First flagged here in August, a new online KiwiSaver comparison tool is due to launch proper this Friday.
SavvyKiwi is the result of two years' hard slog by its creator, Binu Paul, who designed the product to fill glaring hole in the KiwiSaver market: where many members don't even know what scheme they're in, let alone the nuances of any underlying investment strategies.
While it stops short of personal financial advice, SavvyKiwi does provide informed guidance to KiwiSaver members whatever their level of financial literacy.
The online service walks KiwiSaver members through a number of stages - starting with the obvious one of identifying what scheme they belong to - with some financial education available along the way.
Education, however, is not compulsory. But the lessons, in the form of short video clips, explore some of basic KiwiSaver and investment concepts (for example, the difference between passive and active management).
Eventually, SavvyKiwi takes users to a point where their current fund is compared to a couple of other, unnamed, competitors, as measured across a few metrics such as performance and fees.
To uncover further details - including the identities of the previously secret comparative funds - requires users to subscribe to SavvyKiwi (currently set at $89 for one year or $159 for two).

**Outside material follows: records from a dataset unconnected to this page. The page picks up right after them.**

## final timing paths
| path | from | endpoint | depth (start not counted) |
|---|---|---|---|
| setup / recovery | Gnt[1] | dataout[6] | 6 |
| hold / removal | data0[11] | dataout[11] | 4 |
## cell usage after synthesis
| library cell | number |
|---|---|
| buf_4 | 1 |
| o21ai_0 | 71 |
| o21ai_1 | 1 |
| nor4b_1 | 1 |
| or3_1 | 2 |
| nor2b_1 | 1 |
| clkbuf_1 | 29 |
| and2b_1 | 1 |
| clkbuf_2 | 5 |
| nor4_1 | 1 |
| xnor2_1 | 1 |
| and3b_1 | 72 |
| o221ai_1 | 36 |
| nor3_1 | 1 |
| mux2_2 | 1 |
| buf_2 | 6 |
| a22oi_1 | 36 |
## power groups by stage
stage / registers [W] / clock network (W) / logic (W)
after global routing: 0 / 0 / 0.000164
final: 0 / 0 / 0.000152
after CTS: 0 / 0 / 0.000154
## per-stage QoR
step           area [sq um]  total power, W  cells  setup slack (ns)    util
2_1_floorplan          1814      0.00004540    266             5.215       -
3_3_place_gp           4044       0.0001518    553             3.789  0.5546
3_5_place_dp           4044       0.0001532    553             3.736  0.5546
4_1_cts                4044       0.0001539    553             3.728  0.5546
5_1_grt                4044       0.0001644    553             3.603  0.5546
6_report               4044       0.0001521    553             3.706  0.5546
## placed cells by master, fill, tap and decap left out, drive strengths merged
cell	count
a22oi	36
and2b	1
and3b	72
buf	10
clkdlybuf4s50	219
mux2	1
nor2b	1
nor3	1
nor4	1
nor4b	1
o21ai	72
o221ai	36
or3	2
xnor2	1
**./design.v**
```verilog
module inst_reg (
    input clk,
    input load_IR,
    input [18:0] ins,               
    output reg [4:0] opcode,        
    output reg [3:0] rs1, rs2, rd,  
    output reg [13:0] addr_imm,     
    output reg [5:0] branch_offset  
);
    localparam OPC_ADD   = 5'd0,
               OPC_SUB   = 5'd1,
               OPC_MUL   = 5'd2,
               OPC_DIV   = 5'd3,
               OPC_INC   = 5'd4,
               OPC_DEC   = 5'd5,
               OPC_AND   = 5'd6,
               OPC_OR    = 5'd7,
               OPC_XOR   = 5'd8,
               OPC_NOT   = 5'd9,
               OPC_LD    = 5'd10,
               OPC_ST    = 5'd11,
               OPC_BEQ   = 5'd12,
               OPC_BNE   = 5'd13,
               OPC_JMP   = 5'd14,
               OPC_CALL  = 5'd15;
    always @(posedge clk) begin
        if (load_IR) begin
            opcode <= ins[18:14];
            rs1 <= 4'd0;
            rs2 <= 4'd0;
            rd <= 4'd0;
            addr_imm <= 14'd0;
            branch_offset <= 6'd0;
            case (ins[18:14])
                OPC_ADD, OPC_SUB, OPC_MUL, OPC_DIV,
                OPC_INC, OPC_DEC, OPC_AND, OPC_OR,
                OPC_XOR, OPC_NOT: begin
                    rs1 <= ins[13:10];
                    rs2 <= ins[9:6];
                    rd  <= ins[5:2];
                end
                OPC_LD, OPC_ST: begin
                    rs1 <= ins[13:10];             
                    rs2 <= ins[9:6];               
                    addr_imm <= {8'd0, ins[5:0]};  
                end
                OPC_BEQ, OPC_BNE: begin
                    rs1 <= ins[13:10];            
                    rs2 <= ins[9:6];              
                    branch_offset <= ins[5:0];    
                end
                OPC_JMP, OPC_CALL: begin
                    addr_imm <= ins[13:0];        
                end
                default: begin
                end
            endcase
        end
    end
endmodule
```
**./run.sh**
```bash
#!/bin/bash
# OpenROAD 26Q1-2900-gdf79404cd8, Yosys 0.63+post, stock flow scripts
make -C /OpenROAD-flow-scripts/flow DESIGN_CONFIG=/design/flow/config.mk WORK_HOME=/design/flow/orfs finish
```
**./config.mk**
```make
export PLATFORM = sky130hd
export DESIGN_NAME = inst_reg
export DESIGN_NICKNAME = inst_reg
export VERILOG_FILES = /design/flow/design.v
export SDC_FILE = /design/flow/constraint.sdc
export NUM_CORES = 4
export LEC_CHECK = 1
export CORE_UTILIZATION = 30
```
**./constraint.sdc**
```tcl
current_design inst_reg

set clk_period 1.5
set clk_io_pct 0.2

create_clock -name clk0 -period $clk_period [get_ports {clk}]

set non_clock_inputs [all_inputs -no_clocks]
set_input_delay [expr $clk_period * $clk_io_pct] -clock clk0 $non_clock_inputs
set_output_delay [expr $clk_period * $clk_io_pct] -clock clk0 [all_outputs]
```
==> GITHUB_STEP_SUMMARY <==
## Synthesis and layout report

| Metric | Value |
|---|---|
| Status | `finished, final reports clean` |
| OpenROAD warning count | `25` |
| CP top delay family | `buffers and inverters` |
| Initial antenna violation count | `0` |
| DR WL met2 | `1.270 mm` |
| Pleak | `0.7553 nW` |
| Final slew viol count | `0` |
| Fin crit share | `93.34%` |
| Ant. Diodes | `0` |
| Area reported by Yosys stat | `1380 sq um` |
| Relative slew slack | `74.51%` |
| Max Freq | `714.2 MHz` |
| WL/cell | `13.17 um` |
| Gr usage total | `11.68%` |
| Final Setup Violations | `0` |
| Max-area cell share | `80.51%` |
| Top cells by area | `edfxtp_1, and2_1, and2_2, nor3b_1, and4bb_4` |
| DP HPWL | `1.817 mm` |
| # IOs | `58` |
| CTS Buf Count | `5` |
| Startpoint types | `flip-flop` |
| CTS root buf | `clkbuf_8` |
| RSZ-0062 raised after global routing | `no` |
| Synth unique cells | `9` |
| Die X | `69.83 um` |
| Tightest Pin Transition | `0.3812 ns` |
| Hold crit path type | `in -> reg` |
| Iteration-0 DRC Markers | `53` |
| Post_cts resized | `0` |
| H-Tree Depth | `2` |
| Final WL | `2.568 mm` |
| First-pass GRT wire length | `4.140 mm` |
| Cell Area, Synth | `1380 sq um` |
| Critical Path RT | `1.20 ns` |
| CTS clk-pin slew, worst paths | `0.07 ns` |
| Top routing layer in use | `met4` |
| Comb power frac | `11.8%` |
| Core area | `4384 sq um` |
| Slowest CP cell | `clkdlybuf4s50_1` |
| PwrDens | `982.8 nW/um^2` |
| Via count | `820` |
| Power Internal | `1.711 mW` |
| Layout cell share with drive strength beyond 1 | `15.38%` |
| Endpoints failing hold | `0` |
| Largest net degree at the start of global routing | `38` |
| CTS tree | `yes` |
| Die height | `69.83 um` |
| DRT antenna net count | `0` |
| Register area share after synthesis | `80.51%` |
| Routed vias/inst | `4.205` |
| Top cells excl fill/tap | `clkdlybuf4s50_1, edfxtp_1, and2_1` |
| Post-Syn Area per Cell | `18.65 sq um` |
| Critical path fanouts, max | `1` |
| Maximum capacitance violations | `0` |
| Commonest Layout Cell | `clkdlybuf4s50_1` |
| Buffers & Inverters on Critical Path | `1` |
| Hold Buf Count CTS | `0` |
| Setup CP Type | `reg -> out` |
| Min Tclk post-route | `1.400 ns` |
| CP cell instances | `clkdlybuf4s50_1` |
| Post-synthesis cell count | `74` |
| Net Sw Frac | `18.86%` |
| DR pass1 iterations | `4` |
| P_sw | `0.3977 mW` |
| Final setup margin | `0.09992 ns` |
| Total clock sinks | `37` |
| Worst vdd ir | `0.3526 mV` |
| Num rows | `24` |
| Total chip power | `2.109 mW` |
| Dpl cells | `187` |
| Clk pwr share | `29.9%` |
| Cell taking the most area after synthesis | `edfxtp_1` |
| Core Density at Floorplan | `31.48%` |
| Routed met3 length | `144 um` |
| Crit path DAT | `1.10 ns` |
| Maximum clock path buffer count | `2` |
| Cell Count, Final, Fillers Out | `195` |
| Sequential Power Share | `58.4%` |
| GR Overflow Total | `0` |
| Number of buffers added on ports | `57` |
| # Post-CTS Setup Buffers | `0` |
| Yosys Warn Count | `1` |
| Final core utilization | `48.94%` |
| Yosys cell count | `74` |
| Pre-CTS setup slack | `-0.1806 ns` |
| Post-synth regs | `37` |
| CP endpoint kind | `primary output` |
| Placer congestion estimate | `0.7545` |
| Full die area | `4876 sq um` |
| Largest stage delay, worst path | `0.47 ns` |
| DRC Markers | `0` |
| Vias in the first global route | `795` |
| Area grow syn2layout | `55.49%` |
| M1 WL | `1.125 mm` |
[cell families (layout without fill, tap and decap cells)]
| logic type | count (synthesis) | in the layout | synth area share [%] |
|---|---|---|---|
| AOI/OAI and AO/OA | 2 | 2 | 0.9978 |
| buffers and inverters | 0 | 69 | 0 |
| DFF | 37 | 37 | 80.51 |
| and+or+nand+nor | 35 | 35 | 18.50 |
[through the flow]
stage / setup TNS (ns) / hold WS (ns) / instance area (sq um)
detailed placement: -2.506 / 0.8663 / 2058
floorplan: 0 / 0.3989 / 1380
global placement: -1.472 / 0.8734 / 2058
finish: 0 / 0.5841 / 2146
global route: 0 / 0.5734 / 2146
CTS: 0 / 0.5755 / 2140
[power by group through the flow]
stage / registers, mW / clock network [mW] / logic, mW
after global routing: 1.24 / 0.708 / 0.268
after CTS: 1.23 / 0.653 / 0.252
final: 1.23 / 0.630 / 0.248
[Yosys cell counts (all sizes together)]
cell type and instances:
a31oi 1, and4bb 1, and3b 1, and2 28, edfxtp 37, nor3b 4
and4b 1, o21a 1
[cell type report]
cell class,count,area (sq um)
Fill cell,359,2238
Sequential cell,37,1111
Timing Repair Buffer,61,613.1
Multi-Input combinational cell,37,275.3
Clock buffer,5,68.82
Tap cell,52,65.06
Clock inverter,3,12.51
[metal layers]
| layer | vias up | track usage (%) |
|---|---|---|
| met5 | - | 0 |
| met4 | 0 | 2.000 |
| met3 | 2 | 4.130 |
| met2 | 27 | 17.95 |
| met1 | 382 | 17.62 |
| li1 | 409 | - |
[sequential cells by signal, indices dropped and copies added (netlist names)]
| signal | count |
|---|---|
| branch_offset | 6 |
| rs1 | 4 |
| rd | 4 |
| rs2 | 4 |
| opcode | 5 |
| addr_imm | 14 |
[final timing paths]
path,from,endpoint,slack (ns),depth (start not counted)
max,branch_offset[2],branch_offset[2],0.1,1
min,ins[14],opcode[0],0.58,1
Power and IR drop assume default switching activity.
==> ./run.sh <==
#!/bin/bash
# OpenROAD 26Q1-2900-gdf79404cd8, Yosys 0.63+post, stock flow scripts
make -C /OpenROAD-flow-scripts/flow DESIGN_CONFIG=/design/flow/config.mk WORK_HOME=/design/flow/orfs finish
==> ./config.mk <==
export PLATFORM = sky130hd
export DESIGN_NAME = reg_file
export DESIGN_NICKNAME = reg_file
export VERILOG_FILES = /design/flow/design.v
export SDC_FILE = /design/flow/constraint.sdc
export NUM_CORES = 4
export LEC_CHECK = 1
export CORE_UTILIZATION = 30
==> ./constraint.sdc <==
current_design reg_file

set clk_period 7.0
set clk_io_pct 0.2

create_clock -name clk0 -period $clk_period [get_ports {clk}]

set non_clock_inputs [all_inputs -no_clocks]
set_input_delay [expr $clk_period * $clk_io_pct] -clock clk0 $non_clock_inputs
set_output_delay [expr $clk_period * $clk_io_pct] -clock clk0 [all_outputs]
### flow/design.v
module alu (
    input  [18:0] a,
    input  [18:0] b,
    input  [4:0]  opcode,
    output reg [37:0] outau
);
always @(*) begin
    case (opcode)
        5'b00000: outau = {19'b0, a + b};         
        5'b00001: outau = {19'b0, a - b};         
        5'b00010: outau = a * b;                  
        5'b00011: outau = (b != 0) ? {19'b0, a / b} : 38'b0;  
        5'b00100: outau = {19'b0, a + 19'd1};     
        5'b00101: outau = {19'b0, a - 19'd1};     
        5'b00110: outau = {19'b0, a & b};         
        5'b00111: outau = {19'b0, a | b};         
        5'b01000: outau = {19'b0, a ^ b};         
        5'b01001: outau = {19'b0, ~a};            
        default : outau = 38'b0;                  
    endcase
end
endmodule
### flow/run.sh
#!/bin/bash
# OpenROAD 26Q1-2900-gdf79404cd8, Yosys 0.63+post, stock flow scripts
make -C /OpenROAD-flow-scripts/flow DESIGN_CONFIG=/design/flow/config.mk WORK_HOME=/design/flow/orfs finish
### flow/config.mk
export PLATFORM = sky130hd
export DESIGN_NAME = alu
export DESIGN_NICKNAME = alu
export VERILOG_FILES = /design/flow/design.v
export SDC_FILE = /design/flow/constraint.sdc
export NUM_CORES = 4
export LEC_CHECK = 1
export CORE_UTILIZATION = 50
### flow/constraint.sdc
current_design alu

set clk_period 118.0
set clk_io_pct 0.2

create_clock -name clk0 -period $clk_period

set non_clock_inputs [all_inputs -no_clocks]
set_input_delay [expr $clk_period * $clk_io_pct] -clock clk0 $non_clock_inputs
set_output_delay [expr $clk_period * $clk_io_pct] -clock clk0 [all_outputs]
==> flow_summary.ini <==
; flow metrics
[outcome]
run_status = finished clean

[global_routing]
grt_first_pass_wirelength_mm = 132
grt_antenna_before_repair = 3
grt_pass1_vias = 21896
gr-usage-all-layers = 0.380
pin_count_of_the_biggest_net_entering_global_routing = 33
grt_overflow = 0

[yosys]
yosysTopAreaCell = fa_1
netlist_top_cells_count = inv_1, nand2_1, ha_1, nor2_1, fa_1
synth.cell_area_sq_mm = 0.0237
synth_chip_area_sq_mm = 0.0237
synth.top_cells.by_area = fa_1, ha_1, inv_1
yosys_warnings = 1
yosysCellCount = 3135
sequential_cell_area_fraction_in_the_yosys_report = 0
yosys.area.top_type_share = 0.244
netlist-cell-type-count = 93
yosys.cell_count.top_type = inv_1
syn_inst = 3135
average_cell_area_after_synthesis_sq_um = 7.57

[power_and_ir_drop]
power.total_mw = 0.546
p_leak_nw = 12.4
irDropWorstVdd_mv = 0.0631
cellPowerDensity_mw_per_mm2 = 21.5

[critical_path]
setup.worst_path.class = in2out
setup.worst_path.start_class = input pin
cpPeakStageDelay_ns = 0.87
worstSetupStartpoint = b[14]
data_required_time_of_the_worst_path_ns = 94.40
crit_arrival_ns = 65.62
critical_path_peak_fanout = 20
worstSetupEndpointType = output pin
worstSetupEndpoint = outau[0]
critPathSlowestCell = o41ai_4

[final_layout]
flops = 0
utilization = 0.544
drive_gt1_frac = 0.0560
seqCellArea_sq_um = 0
area_delta_synth_final_pct = 6.96
layout.clock_buffers = 0

[clock_network]
cts_resized = 0
cts_setup_buffers = 0
holdBufCountCts = 0

[sta]
slew-limit-headroom = 0.272
timing.final.hold_violations = 0
period_used_share = 0.756
max_clock_freq_mhz = 11.2
final_max_slew_viol_count = 0
final.setup.worst_slack_ns = 28.78
rsz0062_at_grt = false
setup_total_negative_slack_ns = 0
timing_worst_slew_pin_value_ns = 1.08
layout_min_cycle_time_ns = 89.22
setup_violations = 0

[routing]
firstDrtPassIters = 26
detail_route.drc_violations = 0
routed_wl_mm = 86.2
dr.first_iter.drc_count = 1595
drt-wirelength-per-cell_um = 22.9
post_drt_via_cell_ratio = 6.04
vias = 22758
antenna_violating_nets_post_route = 0

[place]
dpl.hpwl_mm = 67.2
gp_congestion = 1.06
port_buffers = 81
preCtsSetupSlack_ns = 29.78

[flow_run]
tool_warnings = 56
cap_viol_max_count = 0

[floorplanning]
chipArea_sq_mm = 0.0483
floorplan.io_pins = 81
dieWidth_um = 220
dieHeight_um = 220
initCoreUtil = 0.509
coreArea_sq_mm = 0.0467
std_cell_rows = 79

[hold_path]
hold_class = in2out
[worst min path at each step]
stage | to | slack [ns] | start | cells past startpoint
5_1_grt | outau[0] | 48.64 | a[0] | 4
6_report | outau[0] | 48.60 | a[0] | 4
4_1_cts | outau[0] | 48.61 | a[0] | 4
[stage by stage]
step	cells	hold slack (ns)	cell area (sq um)
after CTS	3767	48.61	25400
after global placement	3767	48.58	25400
final	3768	48.60	25400
after floorplan	3135	47.28	23700
after global routing	3768	48.64	25400
after detailed placement	3767	48.59	25400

For some users the free education could be valuable enough but the real power of the system lies in the up-to-date fund comparisons - filtered down to a handful of choices.
If, based on the comparison, users decide to switch KiwiSaver funds, SavvyKiwi will also help start the process online.
There is more to it than this, of course, and the simplicity of the front-end masks a great deal of complex engineering underneath. In fact, getting the industry to supply the relevant data alone was a significant technical and political feat.
Paul has also gone to a lot of effort to make the service a user-friendly, intuitive experience. If you were looking for a way to celebrate this Money Week, maybe a quick spin through the SavvyKiwi sample cycle would do the trick.